AS PRIORIDADES DO REI.



Há casos tão inverossímeis de posse e de vontade coercitiva que, se contados e não vividos, ninguém acredita. O surto da realeza acomete alguns e não sai do corpo que habita. A razão dá lugar à prepotência e o campo das ideias resta inútil, posto que a autocracia dos atos suplanta o pensamento democrático daqueles que estão, mas que pensam que são, donos do efêmero poder.  

Nunca na história desse país, gestores públicos municipais destrataram, menosprezaram, desconsideraram e mostraram-se tão indiferentes ao meio ambiente como na atual administração de Belo Horizonte.
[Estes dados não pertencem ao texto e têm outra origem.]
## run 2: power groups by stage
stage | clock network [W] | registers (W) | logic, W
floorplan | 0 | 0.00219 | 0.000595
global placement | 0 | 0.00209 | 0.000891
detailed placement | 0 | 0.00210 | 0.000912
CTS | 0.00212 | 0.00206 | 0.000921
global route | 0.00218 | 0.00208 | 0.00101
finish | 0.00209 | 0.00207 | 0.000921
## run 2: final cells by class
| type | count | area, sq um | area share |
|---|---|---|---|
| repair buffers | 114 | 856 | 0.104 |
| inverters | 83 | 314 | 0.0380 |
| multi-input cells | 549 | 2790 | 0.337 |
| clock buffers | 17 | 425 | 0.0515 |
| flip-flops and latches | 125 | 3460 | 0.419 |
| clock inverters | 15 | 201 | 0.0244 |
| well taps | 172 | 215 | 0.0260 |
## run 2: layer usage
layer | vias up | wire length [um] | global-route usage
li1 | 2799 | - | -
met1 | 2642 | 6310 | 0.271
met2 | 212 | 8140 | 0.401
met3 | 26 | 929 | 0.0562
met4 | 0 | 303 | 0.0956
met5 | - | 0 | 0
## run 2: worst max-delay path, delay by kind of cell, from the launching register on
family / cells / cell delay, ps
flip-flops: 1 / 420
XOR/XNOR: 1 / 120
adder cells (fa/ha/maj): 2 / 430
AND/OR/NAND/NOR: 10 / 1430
==> src/fetch_pkg.sv <==
package fetch_pkg;

    // byte address or pc value
    typedef logic [63:0] addr_t;
    // one 32-bit instruction word
    typedef logic [31:0] instr_t;
    // one cache line, same width as the memory response
    typedef logic [127:0] line_t;

    // cache geometry, direct mapped
    localparam int LINE_BYTES = 16;
    localparam int NUM_LINES  = 16;
    localparam int OFFSET_W   = 4;
    localparam int INDEX_W    = 4;
    localparam int TAG_W      = 56;

    typedef logic [INDEX_W-1:0] index_t;
    typedef logic [TAG_W-1:0]   tag_t;

    // first fetch address out of reset
    localparam addr_t RESET_PC = 64'h0000_0000_8000_0000;

    // cache controller states
    // lookup: compare and deliver on hit
    // req: line request held until memory takes it
    // wait: refill in flight for the current pc
    // drop: refill in flight but a redirect made it stale
    typedef enum logic [1:0] {
        ST_LOOKUP,
        ST_REQ,
        ST_WAIT,
        ST_DROP
    } ctrl_state_t;

endpackage
==> src/fetch_top.sv <==
`timescale 1ns/1ps

module fetch_top (
    input  logic              clk,
    input  logic              rst,
    // redirect from the core
    input  logic              redirect_valid_i,
    input  fetch_pkg::addr_t  redirect_pc_i,
    // decode handshake
    input  logic              instr_ready_i,
    output logic              instr_valid_o,
    output fetch_pkg::instr_t instr_o,
    output fetch_pkg::addr_t  instr_pc_o,
    // memory request
    input  logic              mem_req_ready_i,
    output logic              mem_req_valid_o,
    output fetch_pkg::addr_t  mem_addr_o,
    // memory response, one full line
    input  logic              mem_resp_valid_i,
    input  fetch_pkg::line_t  mem_resp_data_i,
    output logic              mem_resp_ready_o
);

    import fetch_pkg::*;

    addr_t  pc;
    logic   pc_advance;
    logic   hit;
    instr_t hit_word;
    logic   fill_en;
    addr_t  fill_pc;
    line_t  fill_line;
    logic   buf_load;
    logic   buf_free;

    pc_gen u_pc_gen (
        .clk              (clk),
        .rst              (rst),
        .redirect_valid_i (redirect_valid_i),
        .redirect_pc_i    (redirect_pc_i),
        .advance_i        (pc_advance),
        .pc_o             (pc)
    );

    icache_array u_icache_array (
        .clk         (clk),
        .rst         (rst),
        .pc_i        (pc),
        .fill_en_i   (fill_en),
        .fill_pc_i   (fill_pc),
        .fill_line_i (fill_line),
        .hit_o       (hit),
        .word_o      (hit_word)
    );

    icache_ctrl u_icache_ctrl (
        .clk              (clk),
        .rst              (rst),
        .pc_i             (pc),
        .redirect_valid_i (redirect_valid_i),
        .hit_i            (hit),
        .buf_free_i       (buf_free),
        .mem_req_ready_i  (mem_req_ready_i),
        .mem_resp_valid_i (mem_resp_valid_i),
        .mem_resp_data_i  (mem_resp_data_i),
        .buf_load_o       (buf_load),
        .pc_advance_o     (pc_advance),
        .mem_req_valid_o  (mem_req_valid_o),
        .mem_addr_o       (mem_addr_o),
        .mem_resp_ready_o (mem_resp_ready_o),
        .fill_en_o        (fill_en),
        .fill_pc_o        (fill_pc),
        .fill_line_o      (fill_line)
    );

    // a redirect flushes the held instruction
    instr_buf u_instr_buf (
        .clk           (clk),
        .rst           (rst),
        .flush_i       (redirect_valid_i),
        .load_i        (buf_load),
        .instr_i       (hit_word),
        .pc_i          (pc),
        .instr_ready_i (instr_ready_i),
        .free_o        (buf_free),
        .instr_valid_o (instr_valid_o),
        .instr_o       (instr_o),
        .instr_pc_o    (instr_pc_o)
    );

endmodule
O descaso público chega ao ponto de a sociedade ter de arcar com despesas judiciais para propor ações e tentar proteger o patrimônio ambiental, numa demanda desigual, onde o poder público se alia à iniciativa privada para trocar o verde da natureza pelo cinza do concreto armado. Pura ganância, despreparo político e falta de sensibilidade social.

Tanto a prefeitura quanto as secretarias e seus respectivos órgãos de política urbana e meio ambiente não se dão ao mínimo trabalho de defender as poucas áreas verdes existentes na cidade. As desculpas são sempre as mesmas, enfadonhas, de que não têm verbas para salvar a fauna, a flora, as nascentes, o solo, o subsolo, o ar, a biodiversidade. E ainda vem o alcaide, do alto de sua inércia e de sua conformação desumana, afirmar na imprensa que as matas não são prioridades de seu governo. A indiferença com o meio ambiente é tamanha, que chega a assustar até os mais céticos.

Os Projetos de Emenda à Lei Orgânica números 06 e 07/2014 que foram encaminhados à Câmara dos Vereadores e depois retirados, por serem absurdamente autoritários e ilegais, retratam o quanto o executivo municipal se preocupa com as áreas protegidas da capital. As referidas medidas, porquanto refutadas pela sociedade, previam construções nas unidades de proteção ambiental, em total desconformidade com o artigo 40 da Lei Orgânica vigente, que veda ao poder público edificar, descaracterizar ou abrir vias públicas em praças, parques, reservas ecológicas e espaços tombados do município.

Também na contramão do bom senso, o Conselho Municipal de Política Urbana (Compur) e o Conselho Municipal do Meio Ambiente (Comam), órgãos colegiados da Prefeitura de Belo Horizonte, sistematicamente concedem licenças e aprovam projetos que contribuem para a devastação do meio ambiente e o desaparecimento das últimas áreas ambientais da cidade. O fogo inimigo é incessante. As ameaças são constantes. Basta analisar a extinção das árvores e das palmeiras imperiais das Avenidas Antonio Carlos, Pedro I e Cristiano Machado; ou do entorno do Mineirão; ou ainda as licenças prévia e de implantação concedidas pelo Comam, autorizando a construção de empreendimentos nos terrenos da Mata do Planalto, da Área Verde do Jardim América e na encosta tombada da Serra do Curral. Os inimigos do meio ambiente não se recolhem, não recuam e não perdoam. Ao contrário, atacam impiedosamente o meio ambiente, cada vez mais combalido pelo rigor da batalha desigual.

O soluço, as lágrimas e o choro convulsivo ficam por conta da população, sensível e humana, mas indignada, que vê incrédula os crimes ambientais serem cometidos, sem que o direito à vida seja priorizado e com o risco da inutilidade da justiça tardia.

Nada é pior que a impunidade da violência contra o ser humano ou contra o meio ambiente, hoje inseparáveis, por sorte do primeiro, uma vez que o segundo se cria sozinho. Este independe daquele. Mas, juntos, tanto melhor, desde que na proteção intrínseca de suas naturezas reais. Outrossim, nada também é pior que eleger prioridades ao livre alvedrio, quando as requeridas não são acatadas na contemplação da vontade popular. Ledo engano pensar que as prioridades do rei sejam mais importantes que as necessidades dos súditos. Patético problematizar que ainda existam reis e súditos e que prioridades públicas sejam as da vontade do governo e não as colocadas pela experiência de vida da sociedade organizada. 

Wilson Campos (Advogado/Presidente da Comissão de Defesa da Cidadania e dos Interesses Coletivos da Sociedade, da OAB/MG).